Blitz da PM fecha dez madeireiras no Estado

Operação em 28 estabelecimentos detectou fraudes e venda de madeiras proibidas

Edison Veiga, Rene Moreira e Ricardo Brandt, O Estado de S.Paulo

24 de setembro de 2013 | 02h02

A Polícia Militar Ambiental realizou ontem uma blitz em 28 madeireiras do Estado para apurar fraudes no comércio do produto. Foram analisados os tipos de madeira - por meio de perícias feitas pelo Instituto Florestal - e as documentações. A operação, em parceria com o Ibama e a Secretaria Estadual do Meio Ambiente, deve ser concluída até o fim da semana.

Balanço parcial obtido pelo Estado na noite de ontem aponta um resultado de R$ 760 mil em multas e 10 pátios madeireiros bloqueados por irregularidades. Foram encontradas madeiras de comercialização proibida em três empresas.

"Os pontos averiguados foram pré-selecionados após pesquisa realizada no sistema do Ibama. São endereços onde notamos indícios de irregularidades", explica o chefe de operações da Polícia Militar Ambiental paulista, capitão Marcelo Robis Nassaro.

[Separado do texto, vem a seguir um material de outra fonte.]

===== src/rtl/ocref_mode_reg.sv =====
// Module: holds the shadow and active mode fields.
// Assumes writes and commutation pulses are single-cycle strobes; a
// commutation transfer only applies while preloading is enabled.
module ocref_mode_reg
    import ocref_pkg::*;
(
    input  logic    clk,
    input  logic    rst_n,
    input  logic    wr,
    input  ocmode_t wdata,
    input  logic    pre_en,
    input  logic    com,
    input  logic    lock_max,
    input  logic    is_out,
    output ocmode_t act
);
    ocmode_t shadow_q;
    ocmode_t act_q;
    logic    wr_ok;

    // Gate writes by the lock level and the channel direction.
    always_comb wr_ok = wr && !(lock_max && is_out);

    // Update shadow and active fields on writes and commutation.
    always_ff @(posedge clk) begin
        if (!rst_n) begin
            shadow_q <= M_HOLD;
            act_q    <= M_HOLD;
        end else begin
            if (wr_ok)
                shadow_q <= wdata;
            if (pre_en) begin
                if (com)
                    act_q <= shadow_q;
            end else if (wr_ok) begin
                act_q <= wdata;
            end
        end
    end

    assign act = act_q;


    lock_drop_chk: assert property (@(posedge clk) disable iff (!rst_n)
        (wr && lock_max && is_out && !(pre_en && com)) |=> $stable(act_q));


    preload_hold_chk: assert property (@(posedge clk) disable iff (!rst_n)
        (pre_en && !com) |=> $stable(act_q));
endmodule


===== src/rtl/ocref_level.sv =====
// Module: registered reference level and one-pulse trigger state.
// Assumes count and compare are unsigned and sampled on every clock edge.
module ocref_level
    import ocref_pkg::*;
#(
    parameter int CNT_W = 16
) (
    input  logic             clk,
    input  logic             rst_n,
    input  ocmode_t          mode,
    input  logic [CNT_W-1:0] cnt,
    input  logic [CNT_W-1:0] cmp,
    input  logic             down,
    input  logic             trig,
    input  logic             upd,
    output logic             ref_o
);
    logic ref_q, ref_d;
    logic trg_q, trg_d;
    logic below, hit;

    // Compute the comparison results and the next reference level.
    always_comb begin
        below = (cnt < cmp);
        hit   = (cnt == cmp);
        ref_d = ref_q;
        case (mode)
            M_SET:          if (hit) ref_d = 1'b1;
            M_CLR:          if (hit) ref_d = 1'b0;
            M_TGL:          if (hit) ref_d = ~ref_q;
            M_LO:           ref_d = 1'b0;
            M_HI:           ref_d = 1'b1;
            M_PWMA, M_CMBA: ref_d = below;
            M_PWMB, M_CMBB: ref_d = ~below;
            M_OPA:          ref_d = trg_q ? below  : ~down;
            M_OPB:          ref_d = trg_q ? ~below : down;
            default:        ref_d = ref_q;
        endcase
    end

    // Trigger state: set by a trigger, cleared by an update, trigger wins.
    always_comb trg_d = trig ? 1'b1 : (upd ? 1'b0 : trg_q);

    // Register the reference level and the trigger state.
    always_ff @(posedge clk) begin
        if (!rst_n) begin
            ref_q <= 1'b0;
            trg_q <= 1'b0;
        end else begin
            ref_q <= ref_d;
            trg_q <= trg_d;
        end
    end

    assign ref_o = ref_q;


    hold_mode_chk: assert property (@(posedge clk) disable iff (!rst_n)
        (mode == M_HOLD) |=> $stable(ref_q));


    force_hi_chk: assert property (@(posedge clk) disable iff (!rst_n)
        (mode == M_HI) |=> ref_q);


    pwm_a_chk: assert property (@(posedge clk) disable iff (!rst_n)
        ((mode == M_PWMA || mode == M_CMBA) && (cnt < cmp)) |=> ref_q);


    opa_idle_chk: assert property (@(posedge clk) disable iff (!rst_n)
        (mode == M_OPA && !trg_q && !down) |=> ref_q);


    trig_wins_chk: assert property (@(posedge clk) disable iff (!rst_n)
        (trig && upd) |=> trg_q);
endmodule


===== src/rtl/ocref_combine.sv =====
// Module: merges this channel's reference with a neighbouring one.
// Assumes both references are already registered upstream.
module ocref_combine
    import ocref_pkg::*;
(
    input  ocmode_t mode,
    input  logic    own_ref,
    input  logic    peer_ref,
    output logic    comb
);
    // Pick OR, AND or pass-through by mode.
    always_comb begin
        case (mode)
            M_CMBA:  comb = own_ref | peer_ref;
            M_CMBB:  comb = own_ref & peer_ref;
            default: comb = own_ref;
        endcase
    end
endmodule
==> src/rtl/pwc_pkg.sv <==
package pwc_pkg;
   typedef enum logic {
      EDGE_RISE = 1'b0,
      EDGE_FALL = 1'b1
   } edge_sel_e;
endpackage

==> src/rtl/pwc_edge_detect.sv <==
module pwc_edge_detect #(
   parameter int SYNC_STAGES = 2
) (
   input  logic                clk,
   input  logic                rst_n,
   input  logic                pin_i,
   input  pwc_pkg::edge_sel_e  sel_i,
   output logic                edge_o
);
   localparam int PIPE_W = SYNC_STAGES + 1;

   generate
      if (SYNC_STAGES < 2) begin : g_bad_stages
         $error("pwc_edge_detect: SYNC_STAGES must be at least 2");
      end
   endgenerate

   // stages 0..SYNC_STAGES-1 synchronize, the last bit holds the previous value
   logic [PIPE_W-1:0] pipe_q;

   always_ff @(posedge clk or negedge rst_n) begin
      if (!rst_n) pipe_q <= '0;
      else        pipe_q <= {pipe_q[PIPE_W-2:0], pin_i};
   end

   logic now_v, was_v;
   assign now_v = pipe_q[SYNC_STAGES-1];
   assign was_v = pipe_q[SYNC_STAGES];

   always_comb begin
      if (sel_i == pwc_pkg::EDGE_FALL) edge_o = was_v & ~now_v;
      else                             edge_o = now_v & ~was_v;
   end
endmodule

==> src/rtl/pwc_window_timer.sv <==
module pwc_window_timer #(
   parameter int WIN_W = 16
) (
   input  logic             clk,
   input  logic             rst_n,
   input  logic             start_i,
   input  logic             stop_i,
   input  logic             cont_i,
   input  logic [WIN_W-1:0] len_i,
   output logic             busy_o,
   output logic             launch_o,
   output logic             end_o
);
   logic [WIN_W-1:0] remain_q;
   logic [WIN_W-1:0] reload_v;
   logic             busy_q, cont_q, again_v;

   assign reload_v = (len_i == '0) ? '0 : len_i - 1'b1;
   assign launch_o = start_i & ~busy_q;
   assign end_o    = busy_q & (remain_q == '0);
   assign again_v  = end_o & cont_q & ~stop_i;
   assign busy_o   = busy_q;

   always_ff @(posedge clk or negedge rst_n) begin
      if (!rst_n) begin
         remain_q <= '0;
         busy_q   <= 1'b0;
         cont_q   <= 1'b0;
      end else if (launch_o) begin
         remain_q <= reload_v;
         busy_q   <= 1'b1;
         cont_q   <= cont_i;
      end else if (busy_q) begin
         if (stop_i) cont_q <= 1'b0;
         if (remain_q == '0) begin
            if (again_v) remain_q <= reload_v;
            else         busy_q   <= 1'b0;
         end else begin
            remain_q <= remain_q - 1'b1;
         end
      end
   end
endmodule

==> src/rtl/pwc_pulse_accum.sv <==
module pwc_pulse_accum #(
   parameter int CNT_W = 16
) (
   input  logic             clk,
   input  logic             rst_n,
   input  logic             edge_i,
   input  logic             busy_i,
   input  logic             launch_i,
   input  logic             end_i,
   output logic [CNT_W-1:0] count_o,
   output logic             sat_o
);
   localparam logic [CNT_W-1:0] CNT_MAX = {CNT_W{1'b1}};

   logic [CNT_W-1:0] cnt_q;
   logic             sat_q;

   // a window opens on its first cycle; an edge there belongs to it
   always_ff @(posedge clk or negedge rst_n) begin
      if (!rst_n) begin
         cnt_q <= '0;
         sat_q <= 1'b0;
      end else if (launch_i || end_i) begin
         cnt_q <= edge_i ? CNT_W'(1) : '0;
         sat_q <= 1'b0;
      end else if (busy_i && edge_i) begin
         if (cnt_q == CNT_MAX) sat_q <= 1'b1;
         else                  cnt_q <= cnt_q + 1'b1;
      end
   end

   assign count_o = cnt_q;
   assign sat_o   = sat_q;
endmodule

==> src/rtl/pwc_top.sv <==
module pwc_top #(
   parameter int CNT_W       = 16,
   parameter int WIN_W       = 16,
   parameter int SYNC_STAGES = 2
) (
   input  logic             clk,
   input  logic             rst_n,
   input  logic             pulse_in,
   input  logic [WIN_W-1:0] cfg_window,
   input  logic             cfg_continuous,
   input  logic             cfg_falling,
   input  logic             start_req,
   input  logic             stop_req,
   input  logic             clear_flags,
   output logic             busy,
   output logic             done,
   output logic             overflow,
   output logic [CNT_W-1:0] result
);
   generate
      if (CNT_W < 2) begin : g_bad_cnt
         $error("pwc_top: CNT_W must be at least 2");
      end
      if (WIN_W < 1) begin : g_bad_win
         $error("pwc_top: WIN_W must be at least 1");
      end
   endgenerate

   logic             edge_hit, win_launch, win_end, win_sat;
   logic [CNT_W-1:0] win_count;

   pwc_edge_detect #(.SYNC_STAGES(SYNC_STAGES)) u_edge (
      .clk(clk), .rst_n(rst_n), .pin_i(pulse_in),
      .sel_i(pwc_pkg::edge_sel_e'(cfg_falling)), .edge_o(edge_hit));

   pwc_window_timer #(.WIN_W(WIN_W)) u_timer (
      .clk(clk), .rst_n(rst_n), .start_i(start_req), .stop_i(stop_req),
      .cont_i(cfg_continuous), .len_i(cfg_window), .busy_o(busy),
      .launch_o(win_launch), .end_o(win_end));

   pwc_pulse_accum #(.CNT_W(CNT_W)) u_accum (
      .clk(clk), .rst_n(rst_n), .edge_i(edge_hit), .busy_i(busy),
      .launch_i(win_launch), .end_i(win_end), .count_o(win_count),
      .sat_o(win_sat));

   logic [CNT_W-1:0] result_q;
   logic             done_q, ovf_q;

   always_ff @(posedge clk or negedge rst_n) begin
      if (!rst_n) begin
         result_q <= '0;
         done_q   <= 1'b0;
         ovf_q    <= 1'b0;
      end else if (win_end) begin
         result_q <= win_count;
         done_q   <= 1'b1;
         ovf_q    <= win_sat | (ovf_q & ~clear_flags);
      end else if (clear_flags) begin
         done_q <= 1'b0;
         ovf_q  <= 1'b0;
      end
   end

   assign result   = result_q;
   assign done     = done_q;
   assign overflow = ovf_q;
endmodule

Ontem, ele coordenou 125 homens espalhados pelo Estado durante a blitz.

Em São Paulo, uma das madeireiras averiguadas fica na Freguesia do Ó. A empresa, que existe há dois anos, jamais movimentou o sistema do Ibama - necessário para controlar a legalidade dos produtos comercializados. No depósito, foram encontradas pranchas de peroba-rosa - de extração e comercialização proibidas - e abiuranas rotuladas como maçarandubas. "Neste caso, o consumidor final acaba levando gato por lebre", explica um dos técnicos do Instituto Florestal que acompanharam a operação, o biólogo Richard Soares.

A empresa será multada e terá o registro bloqueado no Ibama até que regularize a situação. "Vamos nos defender. Já estamos providenciando um advogado", diz o gestor ambiental da firma, Paulo Marques.

Interior. Das três madeireiras fiscalizadas ontem na região de Campinas, nenhuma estava em funcionamento. Ao todo, 20 policiais foram destacados para a operação. A maior madeireira fica em Hortolândia, e funcionaria em um barracão. Os policiais encontraram no local o prédio fechado e sem sinal de movimentação recente. A informação de vizinhos é de que há mais de um ano a madeireira fechou. Consta para a Polícia Ambiental o movimento de 415 tipos de madeira pela empresa. Em Mogi-Guaçu e em Campinas, os locais também estavam fechados e não foi encontrada madeira nos pátios.

O capitão da 4.ª Companhia da PM Ambiental, Fábio Luís Poletti, afirmou que esse tipo de foco de atividade na região é novo, mas crescente. "Foi constatado que 20% da madeira retirada vem para o Estado. As atividades desse tipo estão aumentando por aqui", disse.

Há casos de locais nos quais nunca houve manejo de madeira, embora constem como pátios, explica o capitão Nassaro. "O que pode estar acontecendo é que hackers estão comprando e vendendo madeira em nome das pessoas sem que elas saibam, demonstrando alguma fragilidade do sistema."